REVIEW: Out for a Kill (2003)
by Daniel Roos on Nov.15, 2011, under Movies
What better way to spend a lazy Saturday afternoon than going Out for a Kill? This Steven Seagal direct-to-DVD endeavor is primarily noteworthy as it was the first movie produced with Confusovision 3000! The groundbreaking Confusovision 3000 editing process (patent pending) renders understanding plot details virtually unknowable.
The year is 2003. They were better times in many ways. No one knew who Justin Bieber was. If you said “Lady Gaga” they would assume you were talking about a baby girl. It’s shortly after Steven Seagal’s last big-screen feature film fizzled (Half Past Dead) in 2002. Now he’s starring in low budget crap like Out For A Kill. But, from the look in Steven Seagal’s eye – I think it’s called “hope” – Seagal hasn’t quite accepted his fate of reality shows, border patrols, musical sideshow, and z-movie star. It’s almost as though Seagal thinks he’s starring in a good movie. I assure you, Steven – may I call you Steven? – that is not the case.
In the curiously titled Out for a Kill, Seagal plays an archeologist, arguably the biggest stretch since Denise Richards played a “nuclear physicist” Bond girl. But, if the movie is to be believed, Seagal is not only an excellent archeologist he is a prestigious, AWARD winning one who we see accepting a trophy for, I kid you not, “Excellence in Archeology” at a banquet complete with copious flashing light bulbs. There’s certainly no event that the media savors like a lumbering archeologist’s acceptance speech.
What follows is crucial to the plot but I’m not sure exactly happened, so I’ll take my best guess: Seagal and his assistant are on a dig in China when their operation is used to smuggle drugs out of the country; they discover this and flee, and his assistant is killed while he’s arrested. The later stages of the movie seem to indicate this was an elaborate scheme to frame Seagal for the drug operation, while during the scenes it seems it was a straight smuggling operation that went badly. Honestly, does it matter?
Bottom line, Seagal is in jail in China suspected of being a drug dealer.
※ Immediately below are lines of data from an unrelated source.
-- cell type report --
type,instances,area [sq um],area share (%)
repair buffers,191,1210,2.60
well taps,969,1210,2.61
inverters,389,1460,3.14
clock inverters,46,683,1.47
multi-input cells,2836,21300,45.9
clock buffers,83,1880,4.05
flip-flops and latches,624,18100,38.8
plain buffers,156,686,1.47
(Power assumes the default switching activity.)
## src/rtl/core/pce_pkg.sv

```systemverilog
`default_nettype none
package pce_pkg;

  // width of a step id on the ports
  localparam int unsigned ID_W = 7;

  typedef enum logic [2:0] {
    ST_OK       = 3'd0,
    ST_IMPLIED  = 3'd1,
    ST_CONFLICT = 3'd2,
    ST_BOUNDARY = 3'd3,
    ST_INVALID  = 3'd4
  } status_t;

  typedef enum logic {
    KIND_ADD   = 1'b0,
    KIND_QUERY = 1'b1
  } kind_t;

  typedef struct packed {
    kind_t           kind;
    logic [ID_W-1:0] first_step;
    logic [ID_W-1:0] second_step;
  } in_word_t;

  typedef struct packed {
    status_t status;
    logic    ordered_before;
    logic    may_precede;
    logic    may_follow;
    logic    may_overlap;
  } out_word_t;

  typedef enum logic [2:0] {
    S_IDLE,
    S_RD_A,
    S_RD_B,
    S_CAP_B,
    S_CHECK,
    S_WALK,
    S_WALK_END,
    S_OUT
  } state_t;

  typedef enum logic [1:0] {
    RD_FIRST,
    RD_SECOND,
    RD_WALK
  } rd_sel_t;

  // controller to datapath
  typedef struct packed {
    logic    load;
    logic    rd_en;
    rd_sel_t rd_sel;
    logic    cap_a;
    logic    cap_b;
    logic    res_load;
  } cmd_t;

  // datapath to controller
  typedef struct packed {
    logic add_go;
    logic walk_last;
  } sts_t;

endpackage
`default_nettype wire

```

## src/rtl/core/pce_ram.sv

```systemverilog
`default_nettype none
module pce_ram #(
  parameter int unsigned WIDTH = 64,
  parameter int unsigned DEPTH = 64
) (
  input  wire logic                     clk,
  input  wire logic                     wr_en,
  input  wire logic [$clog2(DEPTH)-1:0] wr_addr,
  input  wire logic [WIDTH-1:0]         wr_data,
  input  wire logic                     rd_en,
  input  wire logic [$clog2(DEPTH)-1:0] rd_addr,
  output logic      [WIDTH-1:0]         rd_data
);

  logic [WIDTH-1:0] mem [DEPTH];
  logic [WIDTH-1:0] rd_data_r;

  always_ff @(posedge clk) begin
    if (wr_en) begin
      mem[wr_addr] <= wr_data;
    end
    if (rd_en) begin
      rd_data_r <= mem[rd_addr];
    end
  end

  assign rd_data = rd_data_r;

endmodule
`default_nettype wire

```

## src/rtl/core/pce_ctrl.sv

```systemverilog
`default_nettype none
module pce_ctrl (
  input  wire logic          clk,
  input  wire logic          rst_n,
  input  wire logic          in_valid,
  output logic               in_ready,
  output logic               out_valid,
  input  wire logic          out_ready,
  input  wire pce_pkg::sts_t sts,
  output pce_pkg::cmd_t      cmd
);
  import pce_pkg::*;

  state_t state_r, state_nxt;
  logic   out_valid_r, out_valid_nxt;

  always_ff @(posedge clk) begin
    if (!rst_n) begin
      state_r     <= S_IDLE;
      out_valid_r <= 1'b0;
    end else begin
      state_r     <= state_nxt;
      out_valid_r <= out_valid_nxt;
    end
  end

  always_comb begin
    cmd           = '0;
    cmd.rd_sel    = RD_FIRST;
    state_nxt     = state_r;
    in_ready      = 1'b0;
    out_valid_nxt = out_valid_r && !out_ready;
    case (state_r)
      S_IDLE: begin
        in_ready = 1'b1;
        if (in_valid) begin
          cmd.load  = 1'b1;
          state_nxt = S_RD_A;
        end
      end
      S_RD_A: begin
        cmd.rd_en  = 1'b1;
        cmd.rd_sel = RD_FIRST;
        state_nxt  = S_RD_B;
      end
      S_RD_B: begin
        cmd.rd_en  = 1'b1;
        cmd.rd_sel = RD_SECOND;
        cmd.cap_a  = 1'b1;
        state_nxt  = S_CAP_B;
      end
      S_CAP_B: begin
        cmd.cap_b = 1'b1;
        state_nxt = S_CHECK;
      end
      S_CHECK: begin
        state_nxt = sts.add_go ? S_WALK : S_OUT;
      end
      S_WALK: begin
        cmd.rd_en  = 1'b1;
        cmd.rd_sel = RD_WALK;
        if (sts.walk_last) begin
          state_nxt = S_WALK_END;
        end
      end
      S_WALK_END: begin
        // last row write retires here
        state_nxt = S_OUT;
      end
      S_OUT: begin
        if (!out_valid_r || out_ready) begin
          cmd.res_load  = 1'b1;
          out_valid_nxt = 1'b1;
          state_nxt     = S_IDLE;
        end
      end
      default: begin
        state_nxt = S_IDLE;
      end
    endcase
  end

  assign out_valid = out_valid_r;

endmodule
`default_nettype wire

```

## src/rtl/core/pce_dp.sv

```systemverilog
`default_nettype none
module pce_dp #(
  parameter int unsigned MAX_STEPS = 64
) (
  input  wire logic              clk,
  input  wire logic              rst_n,
  input  wire pce_pkg::in_word_t in_word,
  input  wire pce_pkg::cmd_t     cmd,
  output pce_pkg::sts_t          sts,
  output pce_pkg::out_word_t     out_word
);
  import pce_pkg::*;

  localparam int unsigned AW   = $clog2(MAX_STEPS);
  localparam int unsigned IDN  = $clog2(MAX_STEPS + 2);
  localparam int unsigned CW   = (IDN > ID_W) ? IDN : ID_W;
  localparam logic [CW-1:0] GOAL_ID  = CW'(MAX_STEPS + 1);
  localparam logic [CW-1:0] LAST_ID  = CW'(MAX_STEPS);
  localparam logic [AW-1:0] LAST_ROW = AW'(MAX_STEPS - 1);

  kind_t                kind_r;
  logic [CW-1:0]        a_r, b_r;
  logic [MAX_STEPS-1:0] row_a_r, row_b_r;
  logic [AW-1:0]        k_r;
  logic                 pend_r;
  logic [AW-1:0]        pend_addr_r;
  logic [MAX_STEPS-1:0] vld_r;
  logic                 rd_vld_r;
  out_word_t            out_word_r;

  logic [CW-1:0]        a_m1, b_m1;
  logic [AW-1:0]        a_idx, b_idx, rd_addr;
  logic [MAX_STEPS-1:0] rd_data, rd_row, gain, wr_data;
  logic                 walk_rd, hit;
  logic                 invalid, a_plan, b_plan, same;
  logic                 bit_ab, bit_ba;
  status_t              add_status;
  out_word_t            res;

  assign a_m1  = a_r - 1'b1;
  assign b_m1  = b_r - 1'b1;
  assign a_idx = a_m1[AW-1:0];
  assign b_idx = b_m1[AW-1:0];

  assign walk_rd = cmd.rd_en && (cmd.rd_sel == RD_WALK);

  always_comb begin
    case (cmd.rd_sel)
      RD_FIRST:  rd_addr = a_idx;
      RD_SECOND: rd_addr = b_idx;
      default:   rd_addr = k_r;
    endcase
  end

  // rows never written read as empty
  assign rd_row  = rd_vld_r ? rd_data : '0;
  assign gain    = row_b_r | (MAX_STEPS'(1) << b_idx);
  assign wr_data = rd_row | gain;
  assign hit     = pend_r && ((pend_addr_r == a_idx) || rd_row[a_idx]);

  pce_ram #(
    .WIDTH (MAX_STEPS),
    .DEPTH (MAX_STEPS)
  ) u_rows (
    .clk     (clk),
    .wr_en   (hit),
    .wr_addr (pend_addr_r),
    .wr_data (wr_data),
    .rd_en   (cmd.rd_en),
    .rd_addr (rd_addr),
    .rd_data (rd_data)
  );

  always_ff @(posedge clk) begin
    if (!rst_n) begin
      vld_r  <= '0;
      pend_r <= 1'b0;
    end else begin
      pend_r <= walk_rd;
      if (hit) begin
        vld_r[pend_addr_r] <= 1'b1;
      end
    end
  end

  always_ff @(posedge clk) begin
    if (cmd.load) begin
      kind_r <= in_word.kind;
      a_r    <= CW'(in_word.first_step);
      b_r    <= CW'(in_word.second_step);
      k_r    <= '0;
    end else if (walk_rd) begin
      k_r <= k_r + 1'b1;
    end
    if (cmd.rd_en) begin
      rd_vld_r <= vld_r[rd_addr];
    end
    pend_addr_r <= k_r;
    if (cmd.cap_a) begin
      row_a_r <= rd_row;
    end
    if (cmd.cap_b) begin
      row_b_r <= rd_row;
    end
    if (cmd.res_load) begin
      out_word_r <= res;
    end
  end

  assign invalid = (a_r > GOAL_ID) || (b_r > GOAL_ID);
  assign a_plan  = (a_r != '0) && (a_r <= LAST_ID);
  assign b_plan  = (b_r != '0) && (b_r <= LAST_ID);
  assign same    = (a_r == b_r);
  assign bit_ab  = a_plan && b_plan && !same && row_a_r[b_idx];
  assign bit_ba  = a_plan && b_plan && !same && row_b_r[a_idx];

  always_comb begin
    if (invalid) begin
      add_status = ST_INVALID;
    end else if (same) begin
      add_status = ST_CONFLICT;
    end else if ((a_r == '0) || (b_r == GOAL_ID)) begin
      add_status = ST_BOUNDARY;
    end else if ((a_r == GOAL_ID) || (b_r == '0)) begin
      add_status = ST_CONFLICT;
    end else if (bit_ba) begin
      add_status = ST_CONFLICT;
    end else if (bit_ab) begin
      add_status = ST_IMPLIED;
    end else begin
      add_status = ST_OK;
    end
  end

  always_comb begin
    res = '0;
    res.status = ST_OK;
    if (invalid) begin
      res.status = ST_INVALID;
    end else if (kind_r == KIND_ADD) begin
      res.status = add_status;
    end else begin
      res.ordered_before = bit_ab;
      res.may_overlap    = a_plan && b_plan && !same && !bit_ab && !bit_ba;
      if (same) begin
        res.may_precede = 1'b0;
        res.may_follow  = 1'b0;
      end else if ((a_r == '0) || (b_r == GOAL_ID)) begin
        res.may_precede = 1'b1;
        res.may_follow  = 1'b0;
      end else if ((a_r == GOAL_ID) || (b_r == '0)) begin
        res.may_precede = 1'b0;
        res.may_follow  = 1'b1;
      end else begin
        res.may_precede = !bit_ba;
        res.may_follow  = !bit_ab;
      end
    end
  end

  assign sts.add_go    = (kind_r == KIND_ADD) && (add_status == ST_OK);
  assign sts.walk_last = (k_r == LAST_ROW);
  assign out_word      = out_word_r;

endmodule
`default_nettype wire

```

## src/rtl/core/precedence_closure_engine_core.sv

```systemverilog
// precedence closure engine: a transitively closed "runs before" relation over
// plan steps 1..MAX_STEPS, one matrix row per step in a single row ram
// input word: kind (add ordering / query pair), first_step, second_step;
// step 0 is the initial step and MAX_STEPS+1 the goal step, both implicit
// output word: status plus ordered_before, may_precede, may_follow, may_overlap
// one output word per input word, in order
// a query or a rejected add reads the first and second rows, checks the pair and
// loads the result; a stored add also walks the rows, reading every row through
// the one ram read port and rewriting those that reach the first step
// the next word can be taken in the cycle after the result is loaded; the engine
// does not take a new word while it is still busy with the last one
// only one word is in flight: in_ready is high while the engine is idle, also
// while a finished word still waits in the output register
// if the receiver stalls, the output register holds its word; the next item is
// processed and then waits until that word has been taken
// reset clears the relation at once through per-row valid bits, and empties the
// output register; no clearing pass is needed
`default_nettype none
module precedence_closure_engine_core #(
  parameter int unsigned MAX_STEPS = 64
) (
  input  wire logic               clk,
  input  wire logic               rst_n,
  input  wire logic               in_valid,
  output logic                    in_ready,
  input  wire pce_pkg::in_word_t  in_word,
  output logic                    out_valid,
  input  wire logic               out_ready,
  output pce_pkg::out_word_t      out_word
);
  import pce_pkg::*;

  // command and status between sequencer and row datapath
  cmd_t cmd;
  sts_t sts;

  // sequencer: read first row, read second row, check, optional walk, result
  pce_ctrl u_ctrl (
    .clk       (clk),
    .rst_n     (rst_n),
    .in_valid  (in_valid),
    .in_ready  (in_ready),
    .out_valid (out_valid),
    .out_ready (out_ready),
    .sts       (sts),
    .cmd       (cmd)
  );

  // row ram, valid bits, pair checks, closure update and output register
  pce_dp #(
    .MAX_STEPS (MAX_STEPS)
  ) u_dp (
    .clk      (clk),
    .rst_n    (rst_n),
    .in_word  (in_word),
    .cmd      (cmd),
    .sts      (sts),
    .out_word (out_word)
  );

endmodule
`default_nettype wire
```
When his wife (Kata Dobo) gets the phone call in America, the miniscule budget is exposed, as she drops the cup of coffee she’s drinking and we watch it cascade in slow motion . . . only not to break on impact. What? Any time some drops a cup out of shock and you watch it fall you see the thing shatter on the floor, right? Could they really not afford to re-shoot and get a coffee cup to break, or was it a matter they couldn’t afford to replace the coffee cup? *sigh*
Seagal is released from jail by DEA Agents in an attempt to lure the merging Chinese mafia families to the surface. It is a plan so stupid it is guaranteed to work.
Seagal attends the funeral of his assistant, where he and her father have a convoluted conversation so peculiar that I listened to three times just to make sure I got right. The Father is Chinese, a fact that I think is important to the intended Zen nature of the encounter. This is part of the exchange, which is a case of, “I understand every word you just said, just not the order in which you utilized them”:
Victim’s father: “A mind is a mirror. A bright light shining. Be sure to clean it every day. Allow no dust to cling.”
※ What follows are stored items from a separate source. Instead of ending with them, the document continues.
**src/design/dtd_pkg.sv**
```systemverilog
package dtd_pkg;

    // field widths
    localparam int SAMPLE_BITS   = 12;
    localparam int TIME_BITS     = 32;
    localparam int CFG_DATA_BITS = (TIME_BITS > SAMPLE_BITS) ? TIME_BITS : SAMPLE_BITS;
    localparam int CFG_INDEX_BITS = 1;

    // configuration register indexes
    localparam logic [CFG_INDEX_BITS-1:0] CFG_THRESHOLD_CODE = 1'd0;
    localparam logic [CFG_INDEX_BITS-1:0] CFG_TIMEOUT_MS     = 1'd1;

    // configuration reset values
    localparam logic [SAMPLE_BITS-1:0] THRESHOLD_RESET = SAMPLE_BITS'(1218);
    localparam logic [TIME_BITS-1:0]   TIMEOUT_RESET   = TIME_BITS'(20000);

    typedef enum logic [1:0] {
        CMD_NONE   = 2'd0,
        CMD_START  = 2'd1,
        CMD_STREAM = 2'd2,
        CMD_STOP   = 2'd3
    } cmd_t;

    typedef enum logic [1:0] {
        ACK_NONE    = 2'd0,
        ACK_MEASURE = 2'd1,
        ACK_STREAM  = 2'd2,
        ACK_STOPPED = 2'd3
    } ack_t;

    typedef enum logic [1:0] {
        EV_NONE    = 2'd0,
        EV_ARRIVED = 2'd1,
        EV_GONE    = 2'd2,
        EV_TIMEOUT = 2'd3
    } event_t;

    typedef enum logic [1:0] {
        MODE_IDLE    = 2'd0,
        MODE_MEASURE = 2'd1,
        MODE_STREAM  = 2'd2
    } mode_t;

    typedef enum logic [1:0] {
        LED_OFF   = 2'd0,
        LED_RED   = 2'd1,
        LED_GREEN = 2'd2
    } led_t;

    typedef struct packed {
        logic [1:0]             command;
        logic [SAMPLE_BITS-1:0] sample;
        logic [TIME_BITS-1:0]   now_ms;
    } item_t;

    typedef struct packed {
        logic                   laser_on;
        logic [1:0]             led_color;
        logic [1:0]             command_ack;
        logic [1:0]             signal_event;
        logic                   stream_valid;
        logic [SAMPLE_BITS-1:0] stream_sample;
    } result_t;

    // detector state carried between items
    typedef struct packed {
        mode_t                mode;
        logic                 below_flag;
        logic [TIME_BITS-1:0] start_time;
        led_t                 led;
    } dtd_state_t;

endpackage

```
**src/design/dtd_core.sv**
```systemverilog
module dtd_core
(
    input  dtd_pkg::item_t              item,
    input  dtd_pkg::dtd_state_t         state,
    input  logic [dtd_pkg::SAMPLE_BITS-1:0] threshold_code,
    input  logic [dtd_pkg::TIME_BITS-1:0]   timeout_ms,
    output dtd_pkg::dtd_state_t         state_next,
    output dtd_pkg::result_t            result
);

    dtd_pkg::dtd_state_t          st;
    dtd_pkg::ack_t                ack;
    dtd_pkg::event_t              ev;
    logic                         echo;
    logic                         below;
    logic [dtd_pkg::TIME_BITS-1:0] elapsed;

    assign below = item.sample < threshold_code;

    always_comb
    begin
        st      = state;
        ack     = dtd_pkg::ACK_NONE;
        ev      = dtd_pkg::EV_NONE;
        echo    = 1'b0;
        elapsed = '0;

        // command first
        case (dtd_pkg::cmd_t'(item.command))
            dtd_pkg::CMD_START:
            begin
                if (st.mode != dtd_pkg::MODE_MEASURE)
                begin
                    st.start_time = item.now_ms;
                    st.mode       = dtd_pkg::MODE_MEASURE;
                    st.below_flag = 1'b0;
                    st.led        = dtd_pkg::LED_RED;
                    ack           = dtd_pkg::ACK_MEASURE;
                end
            end
            dtd_pkg::CMD_STREAM:
            begin
                if (st.mode != dtd_pkg::MODE_STREAM)
                begin
                    st.mode = dtd_pkg::MODE_STREAM;
                    st.led  = dtd_pkg::LED_RED;
                    ack     = dtd_pkg::ACK_STREAM;
                end
            end
            dtd_pkg::CMD_STOP:
            begin
                st.mode = dtd_pkg::MODE_IDLE;
                st.led  = dtd_pkg::LED_OFF;
                ack     = dtd_pkg::ACK_STOPPED;
            end
            default:
            begin
            end
        endcase

        // then the sample, in the resulting mode
        elapsed = item.now_ms - st.start_time;
        if (st.mode == dtd_pkg::MODE_MEASURE && elapsed > timeout_ms)
        begin
            st.mode = dtd_pkg::MODE_IDLE;
            st.led  = dtd_pkg::LED_OFF;
            ev      = dtd_pkg::EV_TIMEOUT;
        end
        else if (st.mode == dtd_pkg::MODE_MEASURE || st.mode == dtd_pkg::MODE_STREAM)
        begin
            echo = (st.mode == dtd_pkg::MODE_STREAM);
            if (!st.below_flag && below)
            begin
                st.below_flag = 1'b1;
                st.led        = dtd_pkg::LED_GREEN;
                ev            = dtd_pkg::EV_ARRIVED;
            end
            else if (st.below_flag && !below)
            begin
                st.below_flag = 1'b0;
                st.led        = dtd_pkg::LED_RED;
                ev            = dtd_pkg::EV_GONE;
            end
        end
    end

    assign state_next = st;

    assign result.laser_on      = (st.mode == dtd_pkg::MODE_MEASURE)
                                  || (st.mode == dtd_pkg::MODE_STREAM);
    assign result.led_color     = st.led;
    assign result.command_ack   = ack;
    assign result.signal_event  = ev;
    assign result.stream_valid  = echo;
    assign result.stream_sample = echo ? item.sample : '0;

endmodule

```
**src/design/droplet_threshold_detector_unit.sv**
```systemverilog
// channel   | handshake                  | payload
// ----------+----------------------------+--------------------------------
// item      | item_valid / item_ready    | item_data (command, sample, time)
// result    | result_valid / result_ready| result_data (laser, led, ack, event, echo)
// config    | cfg_write                  | cfg_index, cfg_data
//
// one transaction per cycle sustained while result_ready holds; an item reaches the result
// through the input register, then decision logic into the result register
// the detector state register is updated in the same cycle as the result register
// asynchronous active-low reset: mode idle, flag clear, led off, config to defaults
// a stalled result holds the pipe; the input register still takes an item while empty
module droplet_threshold_detector_unit
(
    input  logic                               clk,
    input  logic                               rst_n,

    input  logic                               item_valid,
    output logic                               item_ready,
    input  dtd_pkg::item_t                     item_data,

    output logic                               result_valid,
    input  logic                               result_ready,
    output dtd_pkg::result_t                   result_data,

    input  logic                               cfg_write,
    input  logic [dtd_pkg::CFG_INDEX_BITS-1:0] cfg_index,
    input  logic [dtd_pkg::CFG_DATA_BITS-1:0]  cfg_data
);

    // configuration registers
    logic [dtd_pkg::SAMPLE_BITS-1:0] threshold_reg;
    logic [dtd_pkg::TIME_BITS-1:0]   timeout_reg;

    // input stage
    logic                            in_valid_reg;
    dtd_pkg::item_t                  in_data_reg;

    // detector state and result stage
    dtd_pkg::dtd_state_t             state_reg;
    dtd_pkg::dtd_state_t             state_next;
    dtd_pkg::result_t                result_next;
    logic                            out_valid_reg;
    dtd_pkg::result_t                out_data_reg;

    logic                            advance;

    // the input stage moves on when the result register is free or being emptied
    assign advance    = !out_valid_reg || result_ready;
    assign item_ready = !in_valid_reg || advance;

    always_ff @(posedge clk or negedge rst_n)
    begin
        if (!rst_n)
        begin
            threshold_reg <= dtd_pkg::THRESHOLD_RESET;
            timeout_reg   <= dtd_pkg::TIMEOUT_RESET;
        end
        else if (cfg_write)
        begin
            case (cfg_index)
                dtd_pkg::CFG_THRESHOLD_CODE: threshold_reg <= cfg_data[dtd_pkg::SAMPLE_BITS-1:0];
                dtd_pkg::CFG_TIMEOUT_MS:     timeout_reg   <= cfg_data[dtd_pkg::TIME_BITS-1:0];
                default:
                begin
                end
            endcase
        end
    end

    // input register
    always_ff @(posedge clk or negedge rst_n)
    begin
        if (!rst_n)
        begin
            in_valid_reg <= 1'b0;
        end
        else if (item_ready)
        begin
            in_valid_reg <= item_valid;
        end
    end

    always_ff @(posedge clk)
    begin
        if (item_valid && item_ready)
        begin
            in_data_reg <= item_data;
        end
    end

    // command and sample decision
    dtd_core u_core
    (
        .item           (in_data_reg),
        .state          (state_reg),
        .threshold_code (threshold_reg),
        .timeout_ms     (timeout_reg),
        .state_next     (state_next),
        .result         (result_next)
    );

    // state and result commit together when an item leaves the input stage
    always_ff @(posedge clk or negedge rst_n)
    begin
        if (!rst_n)
        begin
            state_reg.mode       <= dtd_pkg::MODE_IDLE;
            state_reg.below_flag <= 1'b0;
            state_reg.start_time <= '0;
            state_reg.led        <= dtd_pkg::LED_OFF;
            out_valid_reg        <= 1'b0;
        end
        else if (advance)
        begin
            out_valid_reg <= in_valid_reg;
            if (in_valid_reg)
            begin
                state_reg <= state_next;
            end
        end
    end

    always_ff @(posedge clk)
    begin
        if (advance && in_valid_reg)
        begin
            out_data_reg <= result_next;
        end
    end

    assign result_valid = out_valid_reg;
    assign result_data  = out_data_reg;

    // the held result always reflects the current mode
    a_laser_matches_mode: assert property (@(posedge clk) disable iff (!rst_n)
        out_valid_reg |-> (out_data_reg.laser_on == (state_reg.mode != dtd_pkg::MODE_IDLE)))
        else $error("laser_on disagrees with mode");

    // a timeout leaves the laser and led off
    a_timeout_idle: assert property (@(posedge clk) disable iff (!rst_n)
        (out_valid_reg && out_data_reg.signal_event == dtd_pkg::EV_TIMEOUT)
        |-> (!out_data_reg.laser_on && out_data_reg.led_color == dtd_pkg::LED_OFF))
        else $error("timeout without going idle");

    // echo only while the laser is on
    a_echo_active: assert property (@(posedge clk) disable iff (!rst_n)
        (out_valid_reg && out_data_reg.stream_valid) |-> out_data_reg.laser_on)
        else $error("stream echo while idle");

    // a stalled result freezes the detector state
    a_stall_holds_state: assert property (@(posedge clk) disable iff (!rst_n)
        (out_valid_reg && !result_ready) |=> $stable(state_reg))
        else $error("state changed during a stall");

endmodule
```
Seagal: “There is no mirror. There is no dust. There is no darkness. Only the mind is light. I think you know what I have to do.”
Of course! It all makes . . . sense now? Though I’m sure what he has to do is REVENGE, because that’s what he’s out for other than a kill.
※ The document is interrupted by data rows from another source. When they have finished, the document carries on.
File: src/rtl/osdt_ram.sv
// Generic memory with one write port and one registered read port.
`timescale 1ns / 1ps
`default_nettype none

module osdt_ram #(
    parameter int WIDTH = 8,
    parameter int DEPTH = 16
) (
    input  wire logic                     clk,
    input  wire logic                     wr_en,
    input  wire logic [$clog2(DEPTH)-1:0] wr_addr,
    input  wire logic [WIDTH-1:0]         wr_data,
    input  wire logic                     rd_en,
    input  wire logic [$clog2(DEPTH)-1:0] rd_addr,
    output logic      [WIDTH-1:0]         rd_data
);

    logic [WIDTH-1:0] mem_reg [DEPTH];

    // Write port.
    always_ff @(posedge clk)
    begin
        if (wr_en)
        begin
            mem_reg[wr_addr] <= wr_data;
        end
    end

    // Registered read port.
    always_ff @(posedge clk)
    begin
        if (rd_en)
        begin
            rd_data <= mem_reg[rd_addr];
        end
    end

endmodule

`default_nettype wire

File: config.mk
export PLATFORM = sky130hd
export DESIGN_NAME = osdt_ram
export DESIGN_NICKNAME = d
export VERILOG_FILES = /design/src/rtl/osdt_ram.sv
export SDC_FILE = /design/constraint.sdc
export NUM_CORES = 1
export LEC_CHECK = 0
export BUFFER_PORTS_ARGS = -buffer_cell sky130_fd_sc_hd__buf_2
export CORE_MARGIN = 4
export CORE_UTILIZATION = 45
export CTS_BUF_LIST = sky130_fd_sc_hd__clkbuf_8
export DETAILED_ROUTE_END_ITERATION = 10
export PLACE_DENSITY_LB_ADDON = 0.05
export REMOVE_ABC_BUFFERS = 1
export SETUP_SLACK_MARGIN = 0.2
export SLEW_MARGIN = 40
export SYNTH_ARGS = -nofsm -noshare
export SYNTH_HDL_FRONTEND = slang
export SYNTH_SLANG_ARGS = --single-unit
File: constraint.sdc
create_clock -name clk -period 2.5 [get_ports clk]
set_clock_uncertainty 0.15 [all_clocks]
set_input_delay 0 -clock clk [delete_from_list [all_inputs] [get_ports clk]]
set_output_delay 0 -clock clk [all_outputs]
set_load 0.1 [all_outputs]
I think Seagal should have been Out for a Translator. Mercifully, the funeral scene ends in one of many second-rate fight scenes where the goons of the Chinese mafia go unsuccessfully out to kill our archeologist hero.
Later, while Seagal is standing in front of a greenscreen outside his home, his house is blown up with his wife inside, so NOW he’s out for even MORE revenge than he was before!
From this point forward, Out for a Kill employs a unique method of deterring spoilers – it makes it impossible for the audience to know what the heck is happening. Seriously, I don’t think I could describe to you in any detail the events that occur in the last half of the film, and to be brutally honest . . . I’m mostly guessing on the aforementioned plot descriptions.
I strongly suspect that Seagal’s character mows through the Chinese underworld and discovers that the clues to getting to the big boss are tattooed on the forearms of his henchmen. I also distinctly recall during the ultimate showdown between Seagal and the big boss, Seagal accuses the villain of using Seagal to eliminate his henchmen so he didn’t have to share the wealth. Oh, so mafia framing the archeologist was all a ruse to get the archeologist to wage a war and cripple the mafia! It’s all so unclear.
Of course, the confusion in and of itself is reason enough to see Out for a Kill . . . assuming you love bad movies like I do and you have a free hour and a half like I did.
Confusovision techniques are so effective at creation confusion that it’s entirely possible this film features Seagal as a globetrotting insurance salesman. Or maybe I’m misremembering the movie entirely. Perhaps Seagal isn’t even in the film. That very well could star a cardboard cutout, a Philly cheesesteak, or perhaps Dolph Lundgren in the lead role. If the lead role even happened. The jury is out on whether anyone in the cast was aware they were being filmed for a motion picture. Regardless, the end result is utterly incongruous.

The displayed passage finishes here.